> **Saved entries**
##########

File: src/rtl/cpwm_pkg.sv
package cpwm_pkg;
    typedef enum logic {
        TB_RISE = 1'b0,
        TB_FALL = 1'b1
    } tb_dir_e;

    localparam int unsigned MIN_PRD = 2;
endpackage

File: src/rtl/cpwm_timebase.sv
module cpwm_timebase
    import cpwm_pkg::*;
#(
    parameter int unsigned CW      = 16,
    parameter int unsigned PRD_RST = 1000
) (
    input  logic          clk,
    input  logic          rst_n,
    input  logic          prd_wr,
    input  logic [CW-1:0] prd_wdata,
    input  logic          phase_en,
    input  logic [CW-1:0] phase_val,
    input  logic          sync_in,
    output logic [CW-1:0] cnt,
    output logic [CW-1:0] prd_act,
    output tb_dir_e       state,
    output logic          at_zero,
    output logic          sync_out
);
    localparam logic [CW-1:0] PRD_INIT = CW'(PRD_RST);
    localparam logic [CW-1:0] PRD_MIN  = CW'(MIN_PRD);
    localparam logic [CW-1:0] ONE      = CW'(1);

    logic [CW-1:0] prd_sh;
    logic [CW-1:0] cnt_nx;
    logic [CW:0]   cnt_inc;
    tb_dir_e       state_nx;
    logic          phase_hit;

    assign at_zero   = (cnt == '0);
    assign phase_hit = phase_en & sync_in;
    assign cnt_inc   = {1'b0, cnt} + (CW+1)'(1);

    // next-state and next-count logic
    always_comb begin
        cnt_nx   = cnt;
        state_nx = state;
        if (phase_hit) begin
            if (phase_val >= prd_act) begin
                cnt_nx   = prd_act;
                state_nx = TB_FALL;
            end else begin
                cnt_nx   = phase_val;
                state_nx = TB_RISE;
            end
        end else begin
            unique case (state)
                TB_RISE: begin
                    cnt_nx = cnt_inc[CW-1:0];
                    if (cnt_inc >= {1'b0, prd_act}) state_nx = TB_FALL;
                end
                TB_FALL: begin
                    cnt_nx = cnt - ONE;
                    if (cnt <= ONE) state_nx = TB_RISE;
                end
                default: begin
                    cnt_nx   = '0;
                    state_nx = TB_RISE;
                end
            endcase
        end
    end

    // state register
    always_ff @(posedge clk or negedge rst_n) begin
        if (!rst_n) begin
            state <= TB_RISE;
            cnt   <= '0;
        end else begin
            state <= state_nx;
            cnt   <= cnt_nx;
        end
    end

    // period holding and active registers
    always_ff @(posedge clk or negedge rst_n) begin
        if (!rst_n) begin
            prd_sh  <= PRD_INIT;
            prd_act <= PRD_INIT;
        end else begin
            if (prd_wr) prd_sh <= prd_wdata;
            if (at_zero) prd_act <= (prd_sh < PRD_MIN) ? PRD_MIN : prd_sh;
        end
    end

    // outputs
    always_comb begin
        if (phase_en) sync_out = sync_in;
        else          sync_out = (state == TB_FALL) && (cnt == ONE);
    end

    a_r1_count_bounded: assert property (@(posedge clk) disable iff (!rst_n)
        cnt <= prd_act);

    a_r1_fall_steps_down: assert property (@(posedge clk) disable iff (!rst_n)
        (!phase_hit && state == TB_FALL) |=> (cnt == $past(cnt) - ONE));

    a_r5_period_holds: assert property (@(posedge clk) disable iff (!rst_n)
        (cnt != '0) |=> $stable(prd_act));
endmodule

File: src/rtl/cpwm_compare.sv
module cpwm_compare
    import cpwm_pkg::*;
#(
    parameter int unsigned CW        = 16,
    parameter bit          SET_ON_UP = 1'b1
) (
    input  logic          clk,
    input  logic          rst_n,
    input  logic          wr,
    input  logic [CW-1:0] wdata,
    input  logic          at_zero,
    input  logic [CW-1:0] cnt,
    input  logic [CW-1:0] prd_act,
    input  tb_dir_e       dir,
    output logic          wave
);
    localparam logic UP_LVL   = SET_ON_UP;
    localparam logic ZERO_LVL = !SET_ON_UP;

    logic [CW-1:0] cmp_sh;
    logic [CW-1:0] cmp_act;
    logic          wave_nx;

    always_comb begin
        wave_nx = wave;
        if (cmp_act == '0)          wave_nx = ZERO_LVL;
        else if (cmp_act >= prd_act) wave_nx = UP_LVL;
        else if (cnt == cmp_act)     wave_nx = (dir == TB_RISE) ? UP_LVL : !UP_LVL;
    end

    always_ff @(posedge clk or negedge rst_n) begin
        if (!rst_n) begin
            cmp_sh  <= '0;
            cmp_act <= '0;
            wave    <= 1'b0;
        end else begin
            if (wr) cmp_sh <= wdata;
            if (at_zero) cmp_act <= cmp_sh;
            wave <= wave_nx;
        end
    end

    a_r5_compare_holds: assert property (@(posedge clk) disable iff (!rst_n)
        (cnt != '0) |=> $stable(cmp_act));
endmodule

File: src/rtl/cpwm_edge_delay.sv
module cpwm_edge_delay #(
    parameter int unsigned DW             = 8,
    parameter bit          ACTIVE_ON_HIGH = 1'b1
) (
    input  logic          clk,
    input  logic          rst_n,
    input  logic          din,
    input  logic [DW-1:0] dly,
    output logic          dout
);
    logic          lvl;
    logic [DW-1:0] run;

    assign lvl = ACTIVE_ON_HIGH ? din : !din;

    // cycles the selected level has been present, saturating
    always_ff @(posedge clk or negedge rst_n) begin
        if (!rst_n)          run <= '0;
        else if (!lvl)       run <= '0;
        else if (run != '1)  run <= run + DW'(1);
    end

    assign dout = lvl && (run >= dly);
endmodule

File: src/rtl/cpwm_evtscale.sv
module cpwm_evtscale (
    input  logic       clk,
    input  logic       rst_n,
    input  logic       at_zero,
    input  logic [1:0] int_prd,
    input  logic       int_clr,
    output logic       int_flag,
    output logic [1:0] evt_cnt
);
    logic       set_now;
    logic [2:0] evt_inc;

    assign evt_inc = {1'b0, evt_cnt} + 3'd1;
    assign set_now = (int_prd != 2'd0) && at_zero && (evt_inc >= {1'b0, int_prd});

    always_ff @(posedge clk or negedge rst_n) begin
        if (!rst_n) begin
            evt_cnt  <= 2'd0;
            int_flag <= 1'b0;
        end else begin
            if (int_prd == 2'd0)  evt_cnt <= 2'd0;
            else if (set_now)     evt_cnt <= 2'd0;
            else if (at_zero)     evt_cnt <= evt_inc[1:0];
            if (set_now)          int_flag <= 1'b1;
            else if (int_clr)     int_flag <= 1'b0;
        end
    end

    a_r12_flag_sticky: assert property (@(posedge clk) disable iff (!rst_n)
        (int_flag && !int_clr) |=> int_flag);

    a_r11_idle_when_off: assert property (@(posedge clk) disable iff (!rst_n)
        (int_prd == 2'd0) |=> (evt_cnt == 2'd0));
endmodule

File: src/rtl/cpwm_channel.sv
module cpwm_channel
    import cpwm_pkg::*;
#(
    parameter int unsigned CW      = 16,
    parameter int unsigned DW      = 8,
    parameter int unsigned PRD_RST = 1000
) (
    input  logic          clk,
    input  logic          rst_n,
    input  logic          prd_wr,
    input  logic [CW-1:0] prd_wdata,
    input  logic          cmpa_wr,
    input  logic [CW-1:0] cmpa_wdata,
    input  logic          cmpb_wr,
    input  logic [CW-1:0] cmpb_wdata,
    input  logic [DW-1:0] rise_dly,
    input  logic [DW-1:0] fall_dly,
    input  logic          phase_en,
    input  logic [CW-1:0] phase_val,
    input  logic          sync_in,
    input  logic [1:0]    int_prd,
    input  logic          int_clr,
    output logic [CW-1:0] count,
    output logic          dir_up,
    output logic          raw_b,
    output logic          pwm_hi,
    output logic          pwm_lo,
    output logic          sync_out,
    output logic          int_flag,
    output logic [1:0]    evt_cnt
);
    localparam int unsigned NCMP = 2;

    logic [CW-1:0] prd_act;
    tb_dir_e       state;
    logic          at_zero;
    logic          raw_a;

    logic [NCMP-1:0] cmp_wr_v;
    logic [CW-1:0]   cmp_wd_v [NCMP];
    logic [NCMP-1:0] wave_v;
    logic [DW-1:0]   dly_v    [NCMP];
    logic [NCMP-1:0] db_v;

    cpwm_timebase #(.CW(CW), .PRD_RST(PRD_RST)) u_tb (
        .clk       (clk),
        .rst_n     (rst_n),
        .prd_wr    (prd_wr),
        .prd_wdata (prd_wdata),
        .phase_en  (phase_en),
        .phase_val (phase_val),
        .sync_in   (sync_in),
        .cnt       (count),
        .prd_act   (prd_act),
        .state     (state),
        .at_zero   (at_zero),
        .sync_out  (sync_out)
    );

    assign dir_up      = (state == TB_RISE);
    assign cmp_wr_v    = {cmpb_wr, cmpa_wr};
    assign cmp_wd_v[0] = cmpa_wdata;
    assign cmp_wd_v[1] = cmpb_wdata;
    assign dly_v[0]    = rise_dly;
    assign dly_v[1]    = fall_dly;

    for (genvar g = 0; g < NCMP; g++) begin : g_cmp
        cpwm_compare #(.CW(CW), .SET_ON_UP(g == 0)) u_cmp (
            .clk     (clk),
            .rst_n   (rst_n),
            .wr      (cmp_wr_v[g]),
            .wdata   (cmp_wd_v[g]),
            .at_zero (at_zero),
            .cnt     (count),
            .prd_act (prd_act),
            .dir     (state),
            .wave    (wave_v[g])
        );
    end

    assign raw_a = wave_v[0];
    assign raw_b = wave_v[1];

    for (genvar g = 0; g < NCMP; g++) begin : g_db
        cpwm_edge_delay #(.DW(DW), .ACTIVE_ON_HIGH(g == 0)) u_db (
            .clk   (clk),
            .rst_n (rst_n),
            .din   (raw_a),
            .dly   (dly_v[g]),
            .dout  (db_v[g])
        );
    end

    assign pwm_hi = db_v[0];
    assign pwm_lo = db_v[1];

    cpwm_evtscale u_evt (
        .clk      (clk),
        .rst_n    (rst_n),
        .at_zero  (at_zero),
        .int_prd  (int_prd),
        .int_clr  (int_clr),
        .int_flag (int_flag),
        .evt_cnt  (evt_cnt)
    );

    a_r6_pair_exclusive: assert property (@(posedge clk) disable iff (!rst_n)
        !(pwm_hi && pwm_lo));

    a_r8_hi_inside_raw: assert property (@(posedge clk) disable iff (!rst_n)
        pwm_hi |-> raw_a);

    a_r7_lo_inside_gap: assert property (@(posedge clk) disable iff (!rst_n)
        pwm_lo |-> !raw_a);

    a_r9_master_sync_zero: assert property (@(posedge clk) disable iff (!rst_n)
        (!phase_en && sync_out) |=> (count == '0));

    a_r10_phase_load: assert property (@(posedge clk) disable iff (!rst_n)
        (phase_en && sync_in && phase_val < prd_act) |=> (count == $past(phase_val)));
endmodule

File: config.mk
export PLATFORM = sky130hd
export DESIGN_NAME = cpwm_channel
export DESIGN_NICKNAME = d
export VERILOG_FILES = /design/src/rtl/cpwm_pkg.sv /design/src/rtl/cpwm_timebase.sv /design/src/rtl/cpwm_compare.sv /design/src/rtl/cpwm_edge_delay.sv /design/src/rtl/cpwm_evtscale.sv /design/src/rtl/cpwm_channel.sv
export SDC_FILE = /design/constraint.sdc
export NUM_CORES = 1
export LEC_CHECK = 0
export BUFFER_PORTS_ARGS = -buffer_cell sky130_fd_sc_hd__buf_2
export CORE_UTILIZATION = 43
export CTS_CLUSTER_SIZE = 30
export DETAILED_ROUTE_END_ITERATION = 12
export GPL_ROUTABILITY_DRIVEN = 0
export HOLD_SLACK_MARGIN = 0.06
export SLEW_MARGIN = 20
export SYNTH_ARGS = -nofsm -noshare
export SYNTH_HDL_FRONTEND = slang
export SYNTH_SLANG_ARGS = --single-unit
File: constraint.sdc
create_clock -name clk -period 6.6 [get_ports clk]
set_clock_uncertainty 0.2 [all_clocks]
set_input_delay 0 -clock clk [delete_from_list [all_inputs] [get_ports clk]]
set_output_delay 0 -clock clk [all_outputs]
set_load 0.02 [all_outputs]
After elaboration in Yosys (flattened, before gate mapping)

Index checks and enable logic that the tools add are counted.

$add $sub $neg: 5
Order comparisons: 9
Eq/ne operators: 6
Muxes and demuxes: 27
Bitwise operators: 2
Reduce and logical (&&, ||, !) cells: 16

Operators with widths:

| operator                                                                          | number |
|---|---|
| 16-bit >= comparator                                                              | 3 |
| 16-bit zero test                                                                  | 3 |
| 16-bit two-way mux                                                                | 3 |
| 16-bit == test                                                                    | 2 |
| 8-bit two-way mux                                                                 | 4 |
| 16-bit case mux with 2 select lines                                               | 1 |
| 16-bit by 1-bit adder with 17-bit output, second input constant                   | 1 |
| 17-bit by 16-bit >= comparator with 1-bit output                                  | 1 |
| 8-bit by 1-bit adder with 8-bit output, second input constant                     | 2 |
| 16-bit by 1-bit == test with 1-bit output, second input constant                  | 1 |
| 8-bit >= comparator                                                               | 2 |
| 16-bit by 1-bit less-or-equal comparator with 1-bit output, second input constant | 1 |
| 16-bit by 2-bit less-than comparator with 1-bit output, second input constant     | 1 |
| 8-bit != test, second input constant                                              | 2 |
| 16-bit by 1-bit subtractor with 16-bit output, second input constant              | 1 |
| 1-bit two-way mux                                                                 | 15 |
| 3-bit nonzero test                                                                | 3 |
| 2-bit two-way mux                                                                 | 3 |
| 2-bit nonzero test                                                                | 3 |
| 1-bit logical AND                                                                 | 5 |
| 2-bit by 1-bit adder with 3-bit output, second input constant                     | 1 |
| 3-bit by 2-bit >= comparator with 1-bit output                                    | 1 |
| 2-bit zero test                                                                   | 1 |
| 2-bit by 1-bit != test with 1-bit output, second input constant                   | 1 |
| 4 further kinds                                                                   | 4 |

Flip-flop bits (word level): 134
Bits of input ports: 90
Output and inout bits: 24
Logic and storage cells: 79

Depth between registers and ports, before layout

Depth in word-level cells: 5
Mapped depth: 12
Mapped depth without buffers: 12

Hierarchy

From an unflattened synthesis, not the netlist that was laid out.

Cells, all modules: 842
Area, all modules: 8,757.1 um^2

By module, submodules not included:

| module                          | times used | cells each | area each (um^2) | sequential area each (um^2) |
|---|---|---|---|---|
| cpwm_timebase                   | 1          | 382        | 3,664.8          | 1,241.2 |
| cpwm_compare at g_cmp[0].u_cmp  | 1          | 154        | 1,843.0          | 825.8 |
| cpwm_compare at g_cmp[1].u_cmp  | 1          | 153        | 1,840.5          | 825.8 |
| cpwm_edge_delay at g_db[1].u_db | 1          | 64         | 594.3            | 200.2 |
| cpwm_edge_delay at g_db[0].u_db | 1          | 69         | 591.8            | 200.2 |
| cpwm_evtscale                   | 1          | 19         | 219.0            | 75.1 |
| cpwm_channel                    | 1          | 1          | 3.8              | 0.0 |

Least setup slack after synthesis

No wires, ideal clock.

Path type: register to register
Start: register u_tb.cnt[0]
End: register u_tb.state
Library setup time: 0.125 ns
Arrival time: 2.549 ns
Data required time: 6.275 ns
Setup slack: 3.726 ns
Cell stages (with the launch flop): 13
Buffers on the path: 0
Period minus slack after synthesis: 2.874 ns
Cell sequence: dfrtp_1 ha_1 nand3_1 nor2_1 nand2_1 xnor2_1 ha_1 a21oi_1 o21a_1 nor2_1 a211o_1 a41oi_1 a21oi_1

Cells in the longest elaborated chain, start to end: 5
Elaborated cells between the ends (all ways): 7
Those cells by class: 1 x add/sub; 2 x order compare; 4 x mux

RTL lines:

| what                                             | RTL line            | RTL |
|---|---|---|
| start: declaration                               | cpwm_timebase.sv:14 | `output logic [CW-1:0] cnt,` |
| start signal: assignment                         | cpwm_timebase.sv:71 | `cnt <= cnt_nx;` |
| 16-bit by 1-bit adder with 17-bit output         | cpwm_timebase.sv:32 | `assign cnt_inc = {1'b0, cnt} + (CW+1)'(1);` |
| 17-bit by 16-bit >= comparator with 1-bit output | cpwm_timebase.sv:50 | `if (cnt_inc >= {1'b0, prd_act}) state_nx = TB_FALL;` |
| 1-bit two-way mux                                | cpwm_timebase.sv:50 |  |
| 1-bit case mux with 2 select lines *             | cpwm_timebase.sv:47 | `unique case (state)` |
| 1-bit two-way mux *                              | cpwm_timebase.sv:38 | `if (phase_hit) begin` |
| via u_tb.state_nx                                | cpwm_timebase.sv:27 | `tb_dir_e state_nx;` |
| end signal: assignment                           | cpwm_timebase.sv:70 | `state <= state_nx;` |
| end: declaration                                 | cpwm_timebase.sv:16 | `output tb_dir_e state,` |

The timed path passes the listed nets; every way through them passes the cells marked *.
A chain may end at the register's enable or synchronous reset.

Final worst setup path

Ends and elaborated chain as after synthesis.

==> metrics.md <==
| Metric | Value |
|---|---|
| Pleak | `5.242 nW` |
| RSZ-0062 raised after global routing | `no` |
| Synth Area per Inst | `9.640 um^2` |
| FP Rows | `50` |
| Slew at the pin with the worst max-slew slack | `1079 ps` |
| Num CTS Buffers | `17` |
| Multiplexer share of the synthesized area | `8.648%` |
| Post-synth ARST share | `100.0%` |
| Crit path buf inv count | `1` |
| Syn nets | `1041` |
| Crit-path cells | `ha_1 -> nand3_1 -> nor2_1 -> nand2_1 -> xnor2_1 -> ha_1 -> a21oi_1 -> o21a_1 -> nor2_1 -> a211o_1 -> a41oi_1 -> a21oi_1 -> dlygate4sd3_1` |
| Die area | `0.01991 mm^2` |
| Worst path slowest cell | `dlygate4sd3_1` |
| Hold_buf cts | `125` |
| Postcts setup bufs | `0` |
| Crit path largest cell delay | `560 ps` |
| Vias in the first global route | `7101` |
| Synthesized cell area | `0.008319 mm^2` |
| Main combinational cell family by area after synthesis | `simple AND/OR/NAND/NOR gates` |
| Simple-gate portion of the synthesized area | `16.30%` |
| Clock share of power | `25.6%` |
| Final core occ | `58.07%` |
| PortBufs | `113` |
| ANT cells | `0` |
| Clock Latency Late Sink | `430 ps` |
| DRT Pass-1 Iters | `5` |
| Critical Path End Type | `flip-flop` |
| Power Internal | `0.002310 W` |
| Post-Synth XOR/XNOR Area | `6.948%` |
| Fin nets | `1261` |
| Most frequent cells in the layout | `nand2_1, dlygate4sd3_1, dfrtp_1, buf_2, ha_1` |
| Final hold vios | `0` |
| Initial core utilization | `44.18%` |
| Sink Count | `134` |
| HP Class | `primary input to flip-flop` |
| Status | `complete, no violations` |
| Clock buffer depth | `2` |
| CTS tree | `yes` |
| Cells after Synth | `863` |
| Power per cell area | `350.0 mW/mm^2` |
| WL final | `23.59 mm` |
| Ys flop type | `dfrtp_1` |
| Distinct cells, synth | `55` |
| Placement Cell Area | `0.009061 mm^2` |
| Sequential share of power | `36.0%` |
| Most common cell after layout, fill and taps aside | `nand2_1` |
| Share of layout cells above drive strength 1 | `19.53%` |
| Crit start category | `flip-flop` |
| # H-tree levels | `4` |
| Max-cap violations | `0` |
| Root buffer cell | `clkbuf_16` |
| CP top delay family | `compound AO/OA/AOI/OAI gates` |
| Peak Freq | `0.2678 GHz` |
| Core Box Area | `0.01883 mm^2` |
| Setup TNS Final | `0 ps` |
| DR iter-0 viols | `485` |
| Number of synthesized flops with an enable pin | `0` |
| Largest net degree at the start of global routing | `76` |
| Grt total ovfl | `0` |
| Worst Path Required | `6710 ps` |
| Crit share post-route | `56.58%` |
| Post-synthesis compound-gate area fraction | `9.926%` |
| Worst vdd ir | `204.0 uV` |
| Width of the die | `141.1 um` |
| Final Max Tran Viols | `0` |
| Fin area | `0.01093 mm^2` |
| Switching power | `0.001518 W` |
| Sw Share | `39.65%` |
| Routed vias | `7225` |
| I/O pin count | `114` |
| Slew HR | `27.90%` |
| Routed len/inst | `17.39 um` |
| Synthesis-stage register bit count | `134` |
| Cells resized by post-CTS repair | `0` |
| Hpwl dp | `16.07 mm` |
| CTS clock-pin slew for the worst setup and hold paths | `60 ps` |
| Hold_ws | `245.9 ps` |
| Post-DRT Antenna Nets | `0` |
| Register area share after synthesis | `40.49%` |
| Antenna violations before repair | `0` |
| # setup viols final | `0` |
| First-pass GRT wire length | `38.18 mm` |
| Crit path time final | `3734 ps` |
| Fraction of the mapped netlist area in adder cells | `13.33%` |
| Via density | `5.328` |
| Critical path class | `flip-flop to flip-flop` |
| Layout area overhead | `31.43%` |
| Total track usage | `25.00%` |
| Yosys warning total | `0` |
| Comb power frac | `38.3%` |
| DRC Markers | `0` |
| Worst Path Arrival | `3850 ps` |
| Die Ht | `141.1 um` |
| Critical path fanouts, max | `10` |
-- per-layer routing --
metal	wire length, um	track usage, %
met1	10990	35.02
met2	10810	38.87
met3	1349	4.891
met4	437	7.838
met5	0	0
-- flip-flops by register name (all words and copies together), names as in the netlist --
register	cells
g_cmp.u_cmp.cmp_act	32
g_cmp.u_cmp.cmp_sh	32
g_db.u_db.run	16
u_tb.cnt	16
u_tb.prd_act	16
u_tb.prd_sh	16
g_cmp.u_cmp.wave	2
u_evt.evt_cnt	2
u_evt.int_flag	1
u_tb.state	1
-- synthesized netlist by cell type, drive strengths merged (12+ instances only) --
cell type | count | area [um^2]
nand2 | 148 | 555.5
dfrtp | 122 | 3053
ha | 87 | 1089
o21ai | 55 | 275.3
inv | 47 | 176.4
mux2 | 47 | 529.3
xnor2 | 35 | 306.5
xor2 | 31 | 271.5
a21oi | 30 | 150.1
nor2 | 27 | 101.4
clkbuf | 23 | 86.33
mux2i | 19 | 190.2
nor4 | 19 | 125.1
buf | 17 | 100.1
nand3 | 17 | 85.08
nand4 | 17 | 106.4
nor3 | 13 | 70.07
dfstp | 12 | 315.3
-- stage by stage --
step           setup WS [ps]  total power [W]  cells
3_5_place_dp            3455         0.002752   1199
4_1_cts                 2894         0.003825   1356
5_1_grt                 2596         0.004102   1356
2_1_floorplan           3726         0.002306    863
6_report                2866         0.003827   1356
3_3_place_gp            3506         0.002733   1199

##########

> **To do**
Which lines above include the word "Critical"? Pick them out and copy them.

> **Your response**
| Critical Path End Type | `flip-flop` |
| Critical path class | `flip-flop to flip-flop` |
| Critical path fanouts, max | `10` |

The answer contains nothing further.